7 Greatest Apple TV Shows You’ll Wish You Watched Sooner

There’s a long list of Apple TV shows waiting to be explored, but choosing the best ones is always a challenge — not because the platform lacks options, but because nearly all of them are worth watching. The numbers speak for themselves: in 2025 alone, Apple TV had a record-breaking year, winning a whopping 22 Emmy Awards. The year prior, the platform took home 13 Emmys, further cementing its reputation as one of streaming’s most consistent hitmakers.

Featuring a combination of big-name stars and rising talent, alongside original stories and carefully curated adaptations, Apple TV knows how to build a lineup suited for any mood. Whether you are looking for a wholesome comfort watch or a mind-bending sci-fi thought-provoker, the platform has something to offer.
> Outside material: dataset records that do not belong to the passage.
<file path="src/rtl/bin_to_bcd_seq.sv">
// bin_to_bcd_seq: sequential binary-to-BCD converter (shift-add-3, one bit per clock).
//
// Handshake: start is sampled only while IDLE; the edge that samples start=1 also
// latches bin_in. busy is high for the BIN_W shift cycles, then done pulses for
// exactly one cycle while bcd_out/overflow show the fresh result. start seen while
// busy or done is dropped, never queued. bcd_out/overflow only change on the edge
// that enters DONE, so they never expose partial results.
module bin_to_bcd_seq #(
    parameter int BIN_W  = 8,
    parameter int DIGITS = 3
) (
    input  logic                  clk,
    input  logic                  reset,
    input  logic                  start,
    input  logic [BIN_W-1:0]      bin_in,
    output logic                  busy,
    output logic                  done,
    output logic [4*DIGITS-1:0]   bcd_out,
    output logic                  overflow,
    output logic [1:0]            state_o
);

    localparam int SCR_W = 4 * DIGITS;
    localparam int CNT_W = $clog2(BIN_W + 1);

    localparam logic [CNT_W-1:0] CNT_INIT = CNT_W'(BIN_W);
    localparam logic [CNT_W-1:0] CNT_LAST = CNT_W'(1);
    localparam logic [SCR_W-1:0] ALL_NINES = {DIGITS{4'h9}};

    typedef enum logic [1:0] {
        S_IDLE  = 2'd0,
        S_SHIFT = 2'd1,
        S_DONE  = 2'd2
    } state_t;

    state_t             state_q, state_d;
    logic [BIN_W-1:0]   shift_q, shift_d;
    logic [SCR_W-1:0]   scratch_q, scratch_d;
    logic               ovf_q, ovf_d;
    logic [CNT_W-1:0]   cnt_q, cnt_d;
    logic [SCR_W-1:0]   bcd_q, bcd_d;
    logic               overflow_q, overflow_d;

    logic [SCR_W-1:0]   adj;
    logic [SCR_W-1:0]   scratch_shift;
    logic               ovf_shift;

    // Add-3 correction on every digit >= 5, then the one-bit shift of {scratch, shift reg}.
    // A 1 leaving the top digit means the value no longer fits in DIGITS digits.
    always_comb begin
        adj = scratch_q;
        for (int i = 0; i < DIGITS; i++) begin
            if (scratch_q[4*i +: 4] >= 4'd5) begin
                adj[4*i +: 4] = scratch_q[4*i +: 4] + 4'd3;
            end
        end
        scratch_shift = {adj[SCR_W-2:0], shift_q[BIN_W-1]};
        ovf_shift     = ovf_q | adj[SCR_W-1];
    end

    // State and datapath registers; reset clears everything and overrides any event.
    always_ff @(posedge clk) begin
        if (reset) begin
            state_q    <= S_IDLE;
            shift_q    <= '0;
            scratch_q  <= '0;
            ovf_q      <= 1'b0;
            cnt_q      <= '0;
            bcd_q      <= '0;
            overflow_q <= 1'b0;
        end else begin
            state_q    <= state_d;
            shift_q    <= shift_d;
            scratch_q  <= scratch_d;
            ovf_q      <= ovf_d;
            cnt_q      <= cnt_d;
            bcd_q      <= bcd_d;
            overflow_q <= overflow_d;
        end
    end

    // Next-state and datapath update: accept in IDLE, shift BIN_W times, publish on DONE entry.
    always_comb begin
        state_d    = state_q;
        shift_d    = shift_q;
        scratch_d  = scratch_q;
        ovf_d      = ovf_q;
        cnt_d      = cnt_q;
        bcd_d      = bcd_q;
        overflow_d = overflow_q;
        case (state_q)
            S_IDLE: begin
                if (start) begin
                    shift_d   = bin_in;
                    scratch_d = '0;
                    ovf_d     = 1'b0;
                    cnt_d     = CNT_INIT;
                    state_d   = S_SHIFT;
                end
            end
            S_SHIFT: begin
                shift_d   = shift_q << 1;
                scratch_d = scratch_shift;
                ovf_d     = ovf_shift;
                cnt_d     = cnt_q - 1'b1;
                if (cnt_q == CNT_LAST) begin
                    state_d    = S_DONE;
                    bcd_d      = ovf_shift ? ALL_NINES : scratch_shift;
                    overflow_d = ovf_shift;
                end
            end
            S_DONE: begin
                state_d = S_IDLE;
            end
            default: begin
                state_d = S_IDLE;
            end
        endcase
    end

    assign busy     = (state_q == S_SHIFT);
    assign done     = (state_q == S_DONE);
    assign bcd_out  = bcd_q;
    assign overflow = overflow_q;
    assign state_o  = state_q;

endmodule

</file>
<file path="config.mk">
export PLATFORM = sky130hd
export DESIGN_NAME = bin_to_bcd_seq
export DESIGN_NICKNAME = d
export VERILOG_FILES = /design/src/rtl/bin_to_bcd_seq.sv
export SDC_FILE = /design/constraint.sdc
export NUM_CORES = 1
export LEC_CHECK = 0
export BUFFER_PORTS_ARGS = -buffer_cell sky130_fd_sc_hd__buf_4
export CORE_ASPECT_RATIO = 0.6
export CORE_UTILIZATION = 40
export CTS_BUF_LIST = sky130_fd_sc_hd__clkbuf_16
export CTS_CLUSTER_DIAMETER = 50
export CTS_CLUSTER_SIZE = 14
export DETAILED_ROUTE_END_ITERATION = 12
export GPL_TIMING_DRIVEN = 0
export PLACE_DENSITY = 0.7
export SLEW_MARGIN = 20
export SYNTH_ARGS = -nofsm -noshare
export SYNTH_HDL_FRONTEND = slang
export SYNTH_SLANG_ARGS = --single-unit
</file>
<file path="constraint.sdc">
create_clock -name clk -period 4.2 [get_ports clk]
set_input_delay 0.42 -clock clk [delete_from_list [all_inputs] [get_ports clk]]
set_output_delay 0.42 -clock clk [all_outputs]
set_load 0.02 [all_outputs]
</file>
==> impl_metrics.csv <==
group,metric,value,unit
status,status,"finished, final reports clean",
sta,finalMaxSlewViolations,0,
place,io_buffers,27,
sta,finalSetupTns,0,ns
global_routing,grt_first_pass_wirelength,8630,um
min_path,holdCritPathClass,"in -> reg",
finish,register_area,801,um2
yosys,yosysSeqAreaShare,38.5,%
global_routing,gr-usage-met3,5.25,%
setup_path,cp-end-kind,"output port",
drt,ant_nets,0,
finish,mostFrequentLayoutCells,"nor2_1, dfxtp_1, buf_4, a21oi_1, inv_1",
drt,drtPass1Iterations,4,
sta,timing.final.crit_period,2.06,ns
die,dieArea,5500,um2
sta,max_freq,486,MHz
yosys,ys.flop_type,"dfxtp_1",
power_and_ir_drop,power.total,0.885,mW
clock_tree,cts_setup_buffers,0,
clock_tree,insertion_delay,0.28,ns
drt,drcViolationCount,0,
sta,setup_viol,0,
finish,n_antenna_cell,0,
clock_tree,htreeDepth,2,
yosys,synth-async-reset-ratio,0,%
finish,multiInputGateArea,1130,um2
yosys,yosysWarnings,0,
sta,worst_pin_slew,0.645,ns
yosys,synth_area,2080,um2
die,die_x,95.1,um
flow_run,cap_violations,0,
die,fp-row-count,19,
clock_tree,ctsResizeCount,0,
clock_tree,cts_inserted_buffers,5,
global_routing,use_met2,30.2,%
power_and_ir_drop,max-vdd-ir-drop,0.000187,V
drt,routed_wl,5240,um
setup_path,path_class,"reg -> out",
die,start_util,43.5,%
clock_tree,tritoncts,"built",
power_and_ir_drop,powerDensity,354,nW/um2
power_and_ir_drop,total_leakage_power,1.02,nW
clock_tree,hold_buffers,0,
yosys,syn_area_per_cell,8.39,um2
clock_tree,cts_buffer_depth,2,
sta,rsz0062_at_grt,"false",
finish,fin_nets,301,
global_routing,grtUsageTotal,21.1,%
finish,stdcell_area,2500,um2
global_routing,busiest_layer,"met1",
yosys,postSynthCellCount,248,
drt,via_per_inst,5.36,
place,pre_cts_slack,2.38,ns
sta,fin_crit_sh,49.0,%
setup_path,cp-start-kind,"register",
place,hpwlAfterDp,3770,um
place,dp.cells,338,
drt,vias,1855,
sta,hold_viol,0,
clock_tree,clk_pin_slew,0.06,ns
global_routing,use_met1,31.5,%
setup_path,cp.arrival,1.64,ns
sta,whs,0.401,ns
clock_tree,cts_num_sinks,40,
sta,setup_ws,2.14,ns
die,core_area,4780,um2
die,ios,28,
place,postPlaceCellArea,2360,um2
sta,fin_skew,0.00534,ns
global_routing,grt_max_degree,12,
yosys,synth-edff-count,0,
finish,drive_gt1_share,19.4,%
finish,syn2layout_area_growth,20.1,%
place,place.gp.congestion,0.822,
yosys,synth_seq_cells,40,
setup_path,critPathRequiredTime,3.78,ns
finish,stdcell_count,346,
sta,relSlewSlack,57.0,%
yosys,synth_nets,267,
global_routing,grt_pass1_vias,1688,
die,die_y,57.9,um
finish,fin_util,52.3,%
global_routing,grt_overflow,0,
finish,final.fill_count,451,
drt,drtIter0Drc,143,
drt,post_drt_wl_per_cell,15.1,um
clock_tree,cts-root-buf,"clkbuf_16",
yosys,synth_cell_types,39,
setup_path,cp_max_fo,10,
global_routing,antenna_found_initial,0,
[registers in the layout, summed over array words and instances (netlist names)]
signal and count:
bcd_out 12, cnt_q 4, overflow 1, ovf_q 1
scratch_q 12, shift_q 8, state_o 2
[metal layers]
layer	vias up	part of all wire, %	routed length, um
met5	-	0	0
met4	0	0.71	37
met3	5	6.7	350
met2	44	41	2170
met1	865	51	2680
li1	941	-	-
[cell families (layout without fill, tap and decap cells)]
| family | count (synthesis) | after routing | synth area share, % |
|---|---|---|---|
| fa+ha+maj | 8 | 8 | 4.81 |
| simple gates | 97 | 97 | 24.9 |
| buf+inv | 30 | 65 | 6.98 |
| flops | 40 | 40 | 38.5 |
| mux | 1 | 1 | 0.541 |
| compound gates | 72 | 72 | 24.2 |
[worst max-delay path, stage by stage, from the launching register on]
cell	delay, ns
dfxtp_1	0.39
nand2b_4	0.21
inv_4	0.10
clkbuf_1	0.41
buf_4	0.24
[final timing paths]
check / startpoint / end / slack (ns) / depth (start not counted)
max: state_o[1]$_SDFFE_PP0P_ / busy / 2.14 / 4
min: reset / state_o[1]$_SDFFE_PP0P_ / 0.40 / 2
max reg2reg: scratch_q[9]$_SDFFE_PP0P_ / bcd_out[3]$_SDFFE_PP0P_ / 2.34 / 7
min reg2reg: shift_q[2]$_SDFFE_PP0P_ / shift_q[2]$_SDFFE_PP0P_ / 0.47 / 2
[synth_stat cells, drive strengths merged, types with 7 or more instances]
| cell type | count | share of area [%] |
|---|---|---|
| nor3b | 14 | 5.5 |
| dfxtp | 40 | 39 |
| inv | 14 | 2.6 |
| buf | 10 | 3.2 |
| nand2b | 7 | 2.5 |
| a211oi | 10 | 3.9 |
| nor2 | 41 | 7.5 |
| nor3 | 10 | 2.6 |
| ha | 8 | 4.8 |
| o21ai | 10 | 2.6 |
| and2 | 7 | 2.1 |
| a21oi | 22 | 5.3 |
| nand2 | 7 | 1.3 |
[power by group]
group | total [mW] | internal, mW | switching, mW
registers | 0.408 | 0.396 | 0.0126
clock network | 0.363 | 0.214 | 0.149
logic | 0.113 | 0.0462 | 0.0673
[layout make-up]
class | count | share of cell area, %
plain buffers | 16 | 3.61
clock buffers | 5 | 5.01
clock inverters | 3 | 0.451
inverters | 14 | 2.20
multi-input cells | 178 | 45.4
flip-flops and latches | 40 | 32.1
well taps | 63 | 3.16
repair buffers | 27 | 8.12
Power figures use the tool's default switching activity.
Without further ado, here are the seven greatest Apple TV+ series you will wish you had watched sooner.

1

‘Shrinking’ (2023–Present)

Cobie Smulders and Jason Segel in Shrinking
Image via Apple TV+ / Courtesy Everett Collection

Grief does the craziest things to people — and people do the craziest things when they’re grieving. Shrinking introduces audiences to the widowed Jimmy Laird (Jason Segel), who has spiraled downward following his wife’s death. His daughter resents him, his neighbors pity him, and his friends cannot seem to reach him. Ironically enough, for a guy who cannot get over his grief, he works as a therapist.
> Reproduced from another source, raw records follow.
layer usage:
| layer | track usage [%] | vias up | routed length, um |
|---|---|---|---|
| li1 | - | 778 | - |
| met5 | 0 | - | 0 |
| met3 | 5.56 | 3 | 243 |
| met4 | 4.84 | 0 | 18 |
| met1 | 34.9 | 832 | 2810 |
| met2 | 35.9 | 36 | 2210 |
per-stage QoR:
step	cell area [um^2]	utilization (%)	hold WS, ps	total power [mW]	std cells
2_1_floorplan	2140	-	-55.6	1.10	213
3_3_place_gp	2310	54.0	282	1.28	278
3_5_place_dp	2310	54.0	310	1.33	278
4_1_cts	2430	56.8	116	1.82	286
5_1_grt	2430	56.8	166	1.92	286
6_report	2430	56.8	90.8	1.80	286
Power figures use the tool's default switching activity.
Jimmy’s not like any other therapist. Instead of sugarcoating his advice, he lays bare the cold, harsh truth — which apparently works for his clients. His mentor Paul (Harrison Ford) might not approve of Jimmy’s intrusive methods, but Jimmy finds satisfaction in knowing that his approach actually works — until it doesn’t. It is then that he realizes no amount of people he can heal will ever fix the one person who really needs healing: himself.

2

‘Ted Lasso’ (2020–Present)

Richmond huddles together in Ted Lasso's Season 3 finale
Richmond huddles together in Ted Lasso’s Season 3 finale
Image via Apple TV

Football is very much in season in Ted Lasso — the British kind, though. Coach Ted Lasso (Jason Sudeikis) gets the culture shock of his life when he’s hand-selected to train the struggling A.F.C. Richmond. Unsurprisingly, his overenthusiastic southern hospitality doesn’t exactly match well with Richmond’s sardonic humor. But over time, Coach Lasso wins his team over with his kindness. Together with his trusty sidekick Coach Beard (Brendan Hunt), the two slowly earn the trust of Richmond’s finest footballers, and in the process, learn how to become better trainers themselves.

One of the biggest lessons emphasized in Ted Lasso is to “be curious, not judgmental.” Coach Lasso is underestimated, but instead of lashing out, he understands that all of it comes from people just being curious. All he has to do is give them a proper reason to believe he is a capable coach. For him, that comes effortlessly. A.F.C. Richmond is already filled with capable football players — Coach Lasso simply gives them the confidence they have long needed.

3

‘Pachinko’ (2022–2024)

Minha Kim in Pachinko Season 2 Episode 2
Minha Kim in Pachinko Season 2 Episode 2
Image via Apple TV+

An epic family saga spanning from 1915 Korea to 1989 Japan, Pachinko follows four generations of a Korean family trying to survive under Japanese occupation. After an unwanted encounter leaves teenage Kim Sunja (Kim Min-ha) pregnant, she builds a new life in Osaka after a priest offers to marry her in the name of salvation. Decades later, her grandson Solomon (Jin Ha) confronts the legacy of his family’s history.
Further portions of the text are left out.